Gene mutations are the reason whythere is a formation of a heterogeneous group of diseases, which is called "gene diseases". The total frequency of their occurrence in the human population is two to four percent.
The change (mutation) of genes is provocativeto the development of many forms of hereditary diseases factor. In modern medicine, more than three thousand such pathologies are described. The most common manifestation of diseases is fermentopathy. It is believed that gene mutations can affect embryonic, transport and structural proteins. Pathological changes can be realized in different periods of ontogenesis (development). Most of them are typical for intrauterine (up to 25% of all hereditary pathologies) and for pre-pubertal (before puberty) period (about 45%). Genetic mutations are manifested in puberty (puberty) and youth (about 25%). A relatively small amount (about 10%) of pathological changes is detected over twenty years.

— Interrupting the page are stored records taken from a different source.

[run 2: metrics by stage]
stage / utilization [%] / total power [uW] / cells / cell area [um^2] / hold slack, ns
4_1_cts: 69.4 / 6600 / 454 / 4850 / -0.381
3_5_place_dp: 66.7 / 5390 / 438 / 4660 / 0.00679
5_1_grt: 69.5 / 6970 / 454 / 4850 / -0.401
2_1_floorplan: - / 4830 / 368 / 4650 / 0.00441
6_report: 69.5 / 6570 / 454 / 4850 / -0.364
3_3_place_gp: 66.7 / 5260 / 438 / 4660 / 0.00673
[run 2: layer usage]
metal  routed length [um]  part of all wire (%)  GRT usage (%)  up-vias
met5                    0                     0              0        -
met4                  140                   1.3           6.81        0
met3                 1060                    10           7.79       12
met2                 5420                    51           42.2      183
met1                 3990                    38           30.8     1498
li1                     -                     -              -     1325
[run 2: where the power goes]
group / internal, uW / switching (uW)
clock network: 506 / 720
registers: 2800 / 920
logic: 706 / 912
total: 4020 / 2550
--- config.mk ---
export PLATFORM = sky130hd
export DESIGN_NAME = btn_conditioner
export DESIGN_NICKNAME = d
export VERILOG_FILES = /design/src/rtl/btn_cond_pkg.sv /design/src/rtl/btn_channel.sv /design/src/rtl/btn_conditioner.sv
export SDC_FILE = /design/constraint.sdc
export NUM_CORES = 1
export LEC_CHECK = 0
export CORE_ASPECT_RATIO = 0.8
export CORE_MARGIN = 2
export CORE_UTILIZATION = 30
export CTS_BUF_LIST = sky130_fd_sc_hd__clkbuf_8
export DETAILED_ROUTE_END_ITERATION = 8
export PLACE_DENSITY = 0.41
export SLEW_MARGIN = 30
export SYNTH_ARGS = -nofsm -noshare
export SYNTH_HDL_FRONTEND = slang
export SYNTH_SLANG_ARGS = --single-unit
--- constraint.sdc ---
create_clock -name clk -period 6.9 [get_ports clk]
set_input_delay 1.38 -clock clk [delete_from_list [all_inputs] [get_ports clk]]
set_output_delay 1.38 -clock clk [all_outputs]
set_load 0.01 [all_outputs]
--- src/rtl/btn_cond_pkg.sv ---
// rtl/btn_cond_pkg.sv - shared repeat-FSM encodings and default timing for the button conditioner
package btn_cond_pkg;

   typedef enum logic [1:0] {
      ST_REL  = 2'd0,
      ST_WAIT = 2'd1,
      ST_RPT  = 2'd2
   } rpt_state_t;

   localparam int DEF_N_BTN        = 3;
   localparam int DEF_DB_CYCLES    = 1_000_000;
   localparam int DEF_REPEAT_DELAY = 50_000_000;
   localparam int DEF_REPEAT_RATE  = 10_000_000;

   // A count of 1 still needs a one-bit register.
   function automatic int cnt_width(input int n);
      return (n > 1) ? $clog2(n) : 1;
   endfunction

endpackage

--- src/rtl/btn_channel.sv ---
// rtl/btn_channel.sv - one button: 2-flop sync, debounce counter, edge pulses and auto-repeat FSM
module btn_channel
   import btn_cond_pkg::*;
#(
   parameter int DB_CYCLES    = DEF_DB_CYCLES,
   parameter int REPEAT_DELAY = DEF_REPEAT_DELAY,
   parameter int REPEAT_RATE  = DEF_REPEAT_RATE
) (
   input  logic clk,
   input  logic rst,
   input  logic i_raw,
   output logic o_level,
   output logic o_press,
   output logic o_release,
   output logic o_repeat
);

   localparam int DW   = cnt_width(DB_CYCLES);
   localparam int TMAX = (REPEAT_DELAY > REPEAT_RATE) ? REPEAT_DELAY : REPEAT_RATE;
   localparam int TW   = cnt_width(TMAX);

   localparam logic [DW-1:0] DB_LAST    = DW'(DB_CYCLES - 1);
   localparam logic [TW-1:0] DELAY_LAST = TW'(REPEAT_DELAY - 1);
   localparam logic [TW-1:0] RATE_LAST  = TW'(REPEAT_RATE - 1);

   logic [1:0]    r_sync;
   logic [DW-1:0] r_db_cnt;
   logic          r_level;
   logic          r_press;
   logic          r_release;
   logic          r_repeat;
   logic [TW-1:0] r_timer;
   rpt_state_t    r_state;

   logic w_edge;
   logic w_rise;
   logic w_fall;

   // The debounced level flips on this cycle's edge.
   assign w_edge = (r_sync[1] != r_level) && (r_db_cnt == DB_LAST);
   assign w_rise = w_edge & ~r_level;
   assign w_fall = w_edge &  r_level;

   always_ff @(posedge clk or posedge rst) begin
      if (rst) begin
         r_sync    <= '0;
         r_db_cnt  <= '0;
         r_level   <= 1'b0;
         r_press   <= 1'b0;
         r_release <= 1'b0;
      end else begin
         r_sync    <= {r_sync[0], i_raw};
         r_press   <= w_rise;
         r_release <= w_fall;
         if (r_sync[1] == r_level || w_edge) begin
            r_db_cnt <= '0;
         end else begin
            r_db_cnt <= r_db_cnt + 1'b1;
         end
         if (w_edge) begin
            r_level <= ~r_level;
         end
      end
   end

   always_ff @(posedge clk or posedge rst) begin
      if (rst) begin
         r_state  <= ST_REL;
         r_timer  <= '0;
         r_repeat <= 1'b0;
      end else begin
         r_repeat <= 1'b0;
         if (w_fall) begin
            r_state <= ST_REL;
            r_timer <= '0;
         end else begin
            case (r_state)
               ST_REL: begin
                  r_timer <= '0;
                  if (w_rise) begin
                     r_state  <= ST_WAIT;
                     r_repeat <= 1'b1;
                  end
               end
               ST_WAIT: begin
                  if (r_timer == DELAY_LAST) begin
                     r_state  <= ST_RPT;
                     r_repeat <= 1'b1;
                     r_timer  <= '0;
                  end else begin
                     r_timer <= r_timer + 1'b1;
                  end
               end
               ST_RPT: begin
                  if (r_timer == RATE_LAST) begin
                     r_repeat <= 1'b1;
                     r_timer  <= '0;
                  end else begin
                     r_timer <= r_timer + 1'b1;
                  end
               end
               default: begin
                  r_state <= ST_REL;
                  r_timer <= '0;
               end
            endcase
         end
      end
   end

   assign o_level   = r_level;
   assign o_press   = r_press;
   assign o_release = r_release;
   assign o_repeat  = r_repeat;

endmodule

--- src/rtl/btn_conditioner.sv ---
// rtl/btn_conditioner.sv - N_BTN independent button channels side by side
module btn_conditioner
   import btn_cond_pkg::*;
#(
   parameter int N_BTN        = DEF_N_BTN,
   parameter int DB_CYCLES    = DEF_DB_CYCLES,
   parameter int REPEAT_DELAY = DEF_REPEAT_DELAY,
   parameter int REPEAT_RATE  = DEF_REPEAT_RATE
) (
   input  logic             clk,
   input  logic             rst,
   input  logic [N_BTN-1:0] btn_raw,
   output logic [N_BTN-1:0] btn_level,
   output logic [N_BTN-1:0] btn_press,
   output logic [N_BTN-1:0] btn_release,
   output logic [N_BTN-1:0] btn_repeat
);

   for (genvar g = 0; g < N_BTN; g++) begin : g_ch
      btn_channel #(
         .DB_CYCLES   (DB_CYCLES),
         .REPEAT_DELAY(REPEAT_DELAY),
         .REPEAT_RATE (REPEAT_RATE)
      ) u_ch (
         .clk      (clk),
         .rst      (rst),
         .i_raw    (btn_raw[g]),
         .o_level  (btn_level[g]),
         .o_press  (btn_press[g]),
         .o_release(btn_release[g]),
         .o_repeat (btn_repeat[g])
      );
   end

endmodule

# Word-level counts from Yosys, hierarchy flattened
# Index checks and enable logic that the tools add are counted.
classes:
  n_addsub: 6
  eq_ne: 30
  muxes: 42
  n_bitwise: 9
  n_reduce_logical: 12
op_table:
  columns: ["cell", "n"]
  rows:
  - ["26-bit 2-to-1 mux", 9]
  - ["26-bit one-hot mux with 2 select lines", 3]
  - ["26-bit by 1-bit adder with 26-bit output (second input constant)", 3]
  - ["26-bit by 24-bit == test with 1-bit output (second input constant)", 3]
  - ["26-bit == test (second input constant)", 3]
  - ["20-bit by 1-bit adder with 20-bit output (second input constant)", 3]
  - ["20-bit == test (second input constant)", 3]
  - ["20-bit 2-to-1 mux", 3]
  - ["2-bit 2-to-1 mux", 9]
  - ["3-bit by 1-bit != test with 1-bit output (second input constant)", 6]
  - ["2-bit one-hot mux with 3 select lines", 3]
  - ["1-bit 2-to-1 mux", 12]
  - ["1-bit one-hot mux with 3 select lines", 3]
  - ["3-bit AND reduction", 3]
  - ["1-bit AND", 6]
  - ["2-bit by 1-bit == test with 1-bit output (second input constant)", 3]
  - ["2-bit == test (second input constant)", 3]
  - ["2-bit zero test", 3]
  - ["2-bit by 1-bit != test with 1-bit output (second input constant)", 3]
  - ["1-bit == test", 3]
  - ["1-bit logical AND", 3]
  - ["1-bit logical OR", 3]
  - ["1-bit != test", 3]
  - ["1-bit NOT", 3]
word_totals:
  ff_bits: 162
  inputBits: 5
  output_inout_bits: 12
  elab_cells: 123

# Depth between registers and ports, before layout
logic_depth:
  ltp_word: 6
  ltp_mapped: 8
  ltp_nobuf: 6

# Cells and area by module
# Synthesis repeated with hierarchy kept, for this count alone.
unflattened:
  cells_unflattened: 824
  area_unflattened_um2: 8266.7
by_module_without_submodules:
  columns: ["module", "instances", "cells_per_inst", "area_each_um2", "seq_area_each_um2"]
  rows:
  - ["btn_channel at g_ch[1].u_ch ...", 2, 273, 2741.4, 1351.3]
  - ["btn_channel at g_ch[0].u_ch", 1, 278, 2783.9, 1351.3]

# Worst setup path after synthesis
# OpenSTA, ideal clock, no wires.
synth_timing:
  kind: "reg2reg"
  start: "register g_ch[0].u_ch.r_timer[0]"
  end: "register g_ch[0].u_ch.r_state[1]"
  setup_time_ns: 0.077
  arrival_time_ns: 2.055
  required_ns: 6.823
  setup_slack_ns: 4.768
  path_stages_with_launch: 8
  path_buffers: 1
  period_less_slack_ns: 2.132
  cell_sequence: "dfrtp_1 > ha_1 > and3_2 > buf_6 > nand4_1 > o41a_1 > or4b_1 > a21oi_1"
synth_via:
  elab_chain_cells: 3
synth_lines:
  columns: ["item", "line_no", "source"]
  rows:
  - ["start: declaration", "btn_channel.sv:32", "logic [TW-1:0] r_timer;"]
  - ["start signal: assignment", "btn_channel.sv:91", "r_timer <= r_timer + 1'b1;"]
  - ["start signal: assignment", "btn_channel.sv:99", "r_timer <= r_timer + 1'b1;"]
  - ["26-bit == test", "btn_channel.sv:86", "if (r_timer == DELAY_LAST) begin"]
  - ["3-bit by 1-bit != test with 1-bit output (no source line)", null, null]
  - ["3-bit AND reduction (no source line)", null, null]
  - ["end signal: assignment", "btn_channel.sv:81", "r_state <= ST_WAIT;"]
  - ["end signal: assignment", "btn_channel.sv:87", "r_state <= ST_RPT;"]
  - ["end signal: assignment", "btn_channel.sv:103", "r_state <= ST_REL;"]
  - ["end: declaration", "btn_channel.sv:33", "rpt_state_t r_state;"]
# No other way between the ends.
# A chain may end at the register's enable or synchronous reset.

# Worst setup path after layout
layout_timing:
  start: "register g_ch[0].u_ch.r_level"
  end: "output port btn_level[0]"
layout_lines:
  columns: ["item", "line_no", "source"]
  rows:
  - ["start: declaration", "btn_channel.sv:28", "logic r_level;"]
  - ["start signal: assignment", "btn_channel.sv:61", "r_level <= ~r_level;"]
  - ["end: declaration", "btn_conditioner.sv:13", "output logic [N_BTN-1:0] btn_level,"]
# No word-level cell between the ends.

==> run_results.csv <==
group,metric,value,unit
worst_setup_path,startpoint_type,"flop",
global_route,grt_pass1_wl,28950,um
yosys,yosysSeqAreaShare,49.03,%
clock_tree,cts_max_level,4,
route,drt_iter0_drc,309,
route,wl,16580,um
place,pre_cts_slack,3.709,ns
route,firstDrtPassIters,4,
final_layout,area_growth_syn_to_layout,10.47,%
clock_tree,numCtsBuffers,17,
yosys,yosysMostFrequentCell,"nor2_1",
yosys,yosysTopAreaCell,"dfrtp_1",
yosys,synth_ff_type,"dfrtp_1",
die,fp.dieH,152.5,um
yosys,synth-seq-cells,162,
worst_setup_path,path_delay_family,"buffers and inverters",
final_layout,fin_nets,879,
die,die_w,189.6,um
timing,fin_ws,3.957,ns
timing,tns,0,ns
timing,tightest_slew,0.8898,ns
power_and_ir_drop,total_leakage_power,3.508,nW
power_and_ir_drop,power_density,189.0,nW/um2
global_route,grt_max_degree,66,
place,routabilityCongestion,0.7199,
die,dieArea,28910,um2
timing,period_share,42.65,%
route,viasPerCell,4.626,
place,portBuffers,16,
yosys,synth_common_cells,"nor2_1, dfrtp_1, xnor2_1",
clock_tree,root_buffer,"clkbuf_8",
final_layout,insertedDiodeCount,0,
worst_setup_path,path_class,"flop to output pin",
yosys,ys_types,58,
die,core,27160,um2
clock_tree,post_cts_buffers,0,
yosys,synth.area.top_cells,"dfrtp_1, xnor2_1, nor2_1, xor2_1, ha_1",
clock_tree,clk_pin_slew_worst_paths,0.10,ns
global_route,met1_usage,18.38,%
outcome,status,"finished, final reports clean",
timing,slew_headroom,40.22,%
clock_tree,clock_latency,0.47,ns
yosys,synth_area_per_cell,9.796,um2
worst_setup_path,crit_fanout,7,
yosys,syn_inst,844,
die,fp-row-count,54,
yosys,syn_area,8268,um2
global_route,use_met3,2.626,%
clock_tree,ctsHoldBuffers,0,
die,io_pins,17,
die,initial_core_util,30.44,%
clock_tree,cts_sinks,162,
run,maxCapViolations,0,
yosys,async_flop_share,100.0,%
global_route,antenna_found_initial,0,
power_and_ir_drop,vdd_ir_drop_max,0.1095,mV
worst_setup_path,path_buf_inv,1,
yosys,synth_fp_nets,870,
timing,fmax,339.8,MHz
worst_setup_path,cp.arrival,1.56,ns
route,drc,0,
clock_tree,cts_tree,"yes",
worst_setup_path,crit_chain,"clkdlybuf4s50_1",
worst_setup_path,cp-end-kind,"output pin",
clock_tree,cts_resized,0,
global_route,use_met2,17.81,%
min_path,hold_path.class,"flop to flop",
timing,hold_viol_final,0,
global_route,grt_pass1_vias,5729,
yosys,yosysWarningCount,0,
final_layout,drive_above_1_share,6.697,%
timing,drv_slew,0,
yosys,synth-edff-count,0,
route,vias,5690,
yosys,synth_top_area_share,49.03,%
worst_setup_path,crit_required,5.52,ns
worst_setup_path,cpMaxStageDelayCell,"clkdlybuf4s50_1",
place,hpwl,10970,um
route,antenna_left,0,
global_route,grt_use_total,12.34,%
clock_tree,cts.path.max_buffers,2,
route,wl_per_cell,13.48,um
global_route,grt_overflow,0,
timing,rsz0062_at_grt,"no",
timing,clock_skew,0.01838,ns
timing,setup_viol_count_final,0,
worst_setup_path,slowest_delay,0.59,ns
timing,fin_crit,2.943,ns
global_route,busiest_layer,"met1",
power breakdown:
part / switching, mW / internal, mW
logic: 0.0288 / 0.00871
registers: 0.00517 / 0.955
clock network: 0.392 / 0.337
total: 0.426 / 1.30
metrics by stage:
stage	instances	cell area [um2]	hold slack [ns]	total power, mW	util (%)
floorplan	844	8268	0.3312	1.003	-
global placement	1197	8712	0.3403	1.018	32.08
detailed placement	1197	8712	0.3396	1.018	32.08
CTS	1229	9114	0.3637	1.765	33.55
global route	1230	9134	0.3718	1.805	33.63
finish	1230	9134	0.3601	1.726	33.63
state kept, by name (all words and copies together), names as in the netlist:
signal / flops
g_ch.u_ch.r_sync: 6
g_ch.u_ch.r_timer: 78
g_ch.u_ch.r_db_cnt: 60
g_ch.u_ch.o_release: 3
g_ch.u_ch.o_repeat: 3
g_ch.u_ch.o_level: 3
g_ch.u_ch.o_press: 3
g_ch.u_ch.r_state: 6
final timing paths:
| kind | from | to | slack (ns) | cells after the start |
|---|---|---|---|---|
| hold reg to reg | g_ch[0].u_ch.r_sync[0] | g_ch[0].u_ch.r_sync[1] | 0.36 | 0 |
| setup / recovery | g_ch[0].u_ch.o_level | btn_level[0] | 3.96 | 1 |
| min in group asynchronous | rst | g_ch[2].u_ch.r_db_cnt[8] | 1.32 | 2 |
| setup reg to reg | g_ch[2].u_ch.r_timer[0] | g_ch[2].u_ch.r_timer[12] | 4.00 | 6 |
| hold / removal | g_ch[0].u_ch.r_sync[0] | g_ch[0].u_ch.r_sync[1] | 0.36 | 0 |
| max in group asynchronous | rst | g_ch[0].u_ch.r_timer[13] | 4.56 | 3 |
per-layer routing:
metal	vias up	share of wire [%]
met1	2742	56
li1	2885	-
met3	13	2.3
met2	50	41
met4	0	1.2
met5	-	0
area by class of cell:
cell class / count / area [um2]
repair buffers: 21 / 210.2
clock buffers: 18 / 247.7
well taps: 364 / 455.4
fillers: 2845 / 18030
multi-input cells: 617 / 3880
flip-flops and latches: 162 / 4054
inverters: 34 / 132.6
clock inverters: 14 / 153.9
placed cells by master, fill, tap and decap left out, types with 12 or more instances in the layout:
| cell type | n |
|---|---|
| nor3_1 | 33 |
| clkdlybuf4s50_1 | 16 |
| and3_1 | 13 |
| and4_1 | 18 |
| xnor2_1 | 79 |
| clkbuf_8 | 18 |
| ha_1 | 21 |
| dfrtp_1 | 162 |
| nand3_1 | 48 |
| nor2_1 | 172 |
| nand4_1 | 38 |
| nor4_1 | 12 |
| xor2_1 | 50 |
| nand2_1 | 54 |
| inv_1 | 33 |
cells by family (layout without fill, tap and decap cells):
kind of cell	after synthesis	in the layout	synth area share [%]
xor+xnor	129	129	13.67
flops	162	162	49.03
compound gates	29	29	2.997
fa+ha+maj	21	21	3.178
simple gates	437	437	26.97
buf+inv	65	87	4.040
mux	1	1	0.1211
No activity file was read; power rests on OpenSTA's default activity.
## src/rtl/add_sub_unit_pkg.sv

```systemverilog
// ---------------------------------------------------------------------------
// add_sub_unit_pkg
// Shared constants for the add/subtract ALU primitive.
//   ALU_WIDTH : default operand/result width
//   OP_ADD    : sub control value selecting a+b
//   OP_SUB    : sub control value selecting a-b
//   is_zero   : helper used for the zero status flag
// ---------------------------------------------------------------------------
package add_sub_unit_pkg;

  localparam int ALU_WIDTH = 4;

  localparam logic OP_ADD = 1'b0;
  localparam logic OP_SUB = 1'b1;

  // True when every bit of a 32-bit-max vector (masked to width w) is clear.
  function automatic logic is_zero(input logic [31:0] v, input int w);
    logic [31:0] mask;
    mask = (w >= 32) ? 32'hFFFF_FFFF : ((32'd1 << w) - 32'd1);
    return ((v & mask) == 32'd0);
  endfunction

endpackage

```

## src/rtl/add_sub_unit_rca.sv

```systemverilog
// ---------------------------------------------------------------------------
// ripple_carry_adder
// Plain ripple chain of full adders.
//   x, y     : WIDTH-bit addends
//   cin      : carry into bit 0
//   sum      : WIDTH-bit sum (modulo 2^WIDTH)
//   cout     : carry out of the MSB
//   c_msb_in : carry into the MSB (paired with cout to detect signed overflow)
// ---------------------------------------------------------------------------
module ripple_carry_adder
  import add_sub_unit_pkg::*;
#(
  parameter int WIDTH = ALU_WIDTH
) (
  input  logic [WIDTH-1:0] x,
  input  logic [WIDTH-1:0] y,
  input  logic             cin,
  output logic [WIDTH-1:0] sum,
  output logic             cout,
  output logic             c_msb_in
);

  // carry[i] is the carry into bit i; carry[WIDTH] is the final carry out.
  logic [WIDTH:0] carry;

  assign carry[0] = cin;

  for (genvar i = 0; i < WIDTH; i++) begin : g_fa
    assign sum[i]       = x[i] ^ y[i] ^ carry[i];
    assign carry[i + 1] = (x[i] & y[i]) | (carry[i] & (x[i] ^ y[i]));
  end

  assign cout     = carry[WIDTH];
  assign c_msb_in = carry[WIDTH-1];

endmodule

```

## src/rtl/add_sub_unit.sv

```systemverilog
// ---------------------------------------------------------------------------
// add_sub_unit
// Registered two's-complement adder/subtractor with status flags, latency 1.
//   clk       : rising-edge clock
//   rst_n     : asynchronous active-low reset (clears results and flags)
//   in_valid  : operands valid this cycle
//   sub       : 0 -> a+b, 1 -> a-b
//   a, b      : WIDTH-bit two's-complement operands
//   out_valid : result registers hold a new result
//   s         : sum/difference modulo 2^WIDTH
//   ovf       : signed overflow
//   cout      : carry out of MSB (in subtract mode, 1 means no borrow)
//   zero      : s == 0
//   neg       : s[WIDTH-1]
// ---------------------------------------------------------------------------
module add_sub_unit
  import add_sub_unit_pkg::*;
#(
  parameter int WIDTH = ALU_WIDTH
) (
  input  logic             clk,
  input  logic             rst_n,
  input  logic             in_valid,
  input  logic             sub,
  input  logic [WIDTH-1:0] a,
  input  logic [WIDTH-1:0] b,
  output logic             out_valid,
  output logic [WIDTH-1:0] s,
  output logic             ovf,
  output logic             cout,
  output logic             zero,
  output logic             neg
);

  logic [WIDTH-1:0] bx;
  logic             cin;
  logic [WIDTH-1:0] s_c;
  logic             cout_c;
  logic             c_msb_in_c;
  logic             ovf_c;
  logic             zero_c;
  logic [31:0]      s_ext;

  // Subtraction is a + ~b + 1: the same control inverts b and injects the +1.
  assign cin = (sub == OP_SUB);
  assign bx  = b ^ {WIDTH{cin}};

  ripple_carry_adder #(
    .WIDTH (WIDTH)
  ) u_rca (
    .x        (a),
    .y        (bx),
    .cin      (cin),
    .sum      (s_c),
    .cout     (cout_c),
    .c_msb_in (c_msb_in_c)
  );

  // Signed overflow: carry into the MSB disagrees with carry out of it.
  assign ovf_c = c_msb_in_c ^ cout_c;

  always_comb begin
    s_ext             = '0;
    s_ext[WIDTH-1:0]  = s_c;
  end

  assign zero_c = is_zero(s_ext, WIDTH);

  // ---- stage p0 -> p1 : result and flag registers ----
  logic             vld_p1;
  logic [WIDTH-1:0] s_p1;
  logic             ovf_p1;
  logic             cout_p1;
  logic             zero_p1;
  logic             neg_p1;

  always_ff @(posedge clk or negedge rst_n) begin
    if (!rst_n) begin
      vld_p1  <= 1'b0;
      s_p1    <= '0;
      ovf_p1  <= 1'b0;
      cout_p1 <= 1'b0;
      zero_p1 <= 1'b0;
      neg_p1  <= 1'b0;
    end else begin
      vld_p1 <= in_valid;
      // Results hold their last value on idle cycles.
      if (in_valid) begin
        s_p1    <= s_c;
        ovf_p1  <= ovf_c;
        cout_p1 <= cout_c;
        zero_p1 <= zero_c;
        neg_p1  <= s_c[WIDTH-1];
      end
    end
  end

  assign out_valid = vld_p1;
  assign s         = s_p1;
  assign ovf       = ovf_p1;
  assign cout      = cout_p1;
  assign zero      = zero_p1;
  assign neg       = neg_p1;

endmodule

```

## config.mk

```make
export PLATFORM = sky130hd
export DESIGN_NAME = add_sub_unit
export DESIGN_NICKNAME = d
export VERILOG_FILES = /design/src/rtl/add_sub_unit_pkg.sv /design/src/rtl/add_sub_unit_rca.sv /design/src/rtl/add_sub_unit.sv
export SDC_FILE = /design/constraint.sdc
export NUM_CORES = 1
export LEC_CHECK = 0
export BUFFER_PORTS_ARGS = -buffer_cell sky130_fd_sc_hd__buf_2
export CORE_AREA = 4 4 41 43
export DETAILED_ROUTE_END_ITERATION = 6
export DIE_AREA = 0 0 45 47
export PLACE_DENSITY = 0.65
export SLEW_MARGIN = 30
export SYNTH_ARGS = -nofsm -noshare
export SYNTH_HDL_FRONTEND = slang
export SYNTH_SLANG_ARGS = --single-unit
```

## constraint.sdc

```tcl
create_clock -name clk -period 0.8 [get_ports clk]
set_input_delay 0.16 -clock clk [delete_from_list [all_inputs] [get_ports clk]]
set_output_delay 0.16 -clock clk [all_outputs]
set_load 0.05 [all_outputs]
```

==> results.cfg <==
[clock_tree]
number_of_buffers_added_by_the_clock_tree_synthesis_step = 3
clkTransAtPathRegs_ps = 50
cts.sink_count = 8
clock-root-buffer = clkbuf_4
clkLatencyLatePin_ps = 240
ctsLongestPathBuffers = 2
h_tree_levels = 1
cts_tree = yes

[logic_synthesis]
synth.ff_latch_count = 8
synth_largest_type_area_fraction = 0.440
most_repeated_cell_in_the_gate_level_netlist_after_synthesis = dfrtp_1
synth_seq_area_share = 0.440
netlist-cell-type-count = 12
synth-warning-count = 0
synthesis.area_per_instance_um2 = 14.2
syn-instance-count = 32
synth.top_cells.by_count = 8 x dfrtp_1, 5 x inv_1, 5 x mux2_4, 3 x fa_1, 3 x xor2_1
synth_async_sr_flop_share = 1.00
synth_top_cells_by_area = dfrtp_1 44%, mux2_4 16%, fa_1 13%
mappedNetlistArea_um2 = 455
synth_top_area_cell = dfrtp_1
synth_enable_flop_cells = 0
dominantRegCellSynth = dfrtp_1
mappedNetlistNets = 47

[cells_and_area]
antenna-diode-count = 0
final_cell_area_um2 = 757
layout.nets = 82
synthToLayoutAreaGrowth_pct = 66.2
fin_util = 0.582
final_layout_size_suffix_gt1_frac = 0.712

[detailed_routing]
routed_via_count_divided_by_cell_count = 4.32
wl_per_cell_um = 10.3
num_vias = 350
drtIter0Drc = 1
drc = 0
drt-pass1-iter-count = 2
detail-route-antenna-nets = 0
finalWirelength_um = 836

[sta]
setup_slack_ps = -977
top_achievable_clock_speed_mhz = 563
clock_skew_ps = 0
slew_viol_final = 0
rsz0062_at_grt = true
setup-tns-final_ps = -5990
timing_worst_slew_pin_value_ps = 204
hold_viol = 0
period_needed_ps = 1780
whs_ps = 144
final_min_period_over_clock_period = 2.22
timing.slew.headroom = 0.863
setup_viol = 15

[status]
violations = negative setup slack
run_status = complete, but fails checks

[global_route]
global_route.usage.total = 0.101
globalRouteMet3Util = 0.0230
antenna_found_initial = 0
grtUsageMet1 = 0.109
top_usage_layer = met2
wire_length_of_the_first_global_routing_pass_mm = 1.44
maximum_number_of_pins_on_one_net_before_global_route_repair = 9
globalRouteOverflowTotal = 0
use_met2 = 0.158
first_global_vias = 358

[worst_setup_path]
endpoint_kind_of_the_worst_setup_timing_path = flip-flop
timing.critical_path.fanout_max = 2
timing_worst_setup_path_type = primary input to flip-flop
timing.critical_path.from_type = primary input
r2r_setup_slack_ps = -130
crit_required_ps = 930
worstPathArrival_ps = 1910

[floorplanning]
design.die.area_um2 = 2120
die_span_y_um = 47
core_region_area_um2 = 1300
boundaryPins = 21
rows = 13
starting_density_of_the_core = 0.350
floorplan.die.width_um = 45

[run]
max-cap-violations = 0

[place]
place_hpwl_um = 675
placed_cell_area_um2 = 607
portBuffers = 20
gp_routability_congestion = 0.572

[pwr]
share_comb_of_total_power = 0.544
p_sw_frac = 0.394
peakVddDrop_mv = 0.840
power_per_cell_area_nw_per_um2 = 2590
power.internal_mw = 1.19
clkPwrFrac = 0.167
p_seq_frac = 0.289
switching_power_mw = 0.773
static-leakage-power_nw = 0.383

[min_path]
hold_path.class = primary input to flip-flop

Hereditary diseases are classified by typeinheritance (autosomal recessive, autosomal dominant and others), depending on the organ or system more involved in the pathological process (endocrine, neuromuscular, ocular, and others), taking into account the nature of the metabolic defect (associated with a disorder of carbohydrate, mineral lipid exchange, etc.). To an independent group include diseases that have arisen against the background of incompatibility of the fetus and the mother for antigens in blood groups.
Provoked by gametic mutations,Pathologies are inherited in accordance with the laws of Mendel. Perhaps the emergence of new or development inherited from past generations of change. In such cases, pathological structures are distributed to all cells of the body.
Genetic mutations can appear in one of the cellsat different stages of fragmentation of the zygote. In such cases, the body becomes mosaic in this structure. In other words, in some cells a normal allele (gene form) functions, and in others - a mutant allele. Domination of the mutation manifests itself phenotypically (clinical signs) in the corresponding cells and provokes the development of the disease. In this case, there is a sufficient probability of a less severe degree of pathology, in contrast to complete mutants.
Specialists classify changes in functional and structural nature.
Structural gene mutations are subdivided intoTransition - substitution of one purine base (organic organic compounds, purine derivatives) for another, or one pyrimidine base (organic compounds - pyrimidine derivatives) to another pyrimidine base; while the codon (the unit of the genetic code) changes only the one in which the replacement occurred. There is also such a thing as "transversion". In this case, the pyrimidine bases are replaced by purine ones or vice versa. This also changes the codon in which the replacement occurred. In addition, there is also a mutation by shifting the reading frame. In this case, a deletion (deletion) or insertion (insertion) of several or one pair of nucleotides occurs. In accordance with the site of deposition or insertion, more or less codons can be changed.
Mutations in functional genes arechange of the nontranscribed (encoding) part in the DNA molecule. This provokes a disorder in the regulation of the functioning of structural elements. As a result, the synthesis rate of the corresponding protein may be increased or decreased to varying degrees.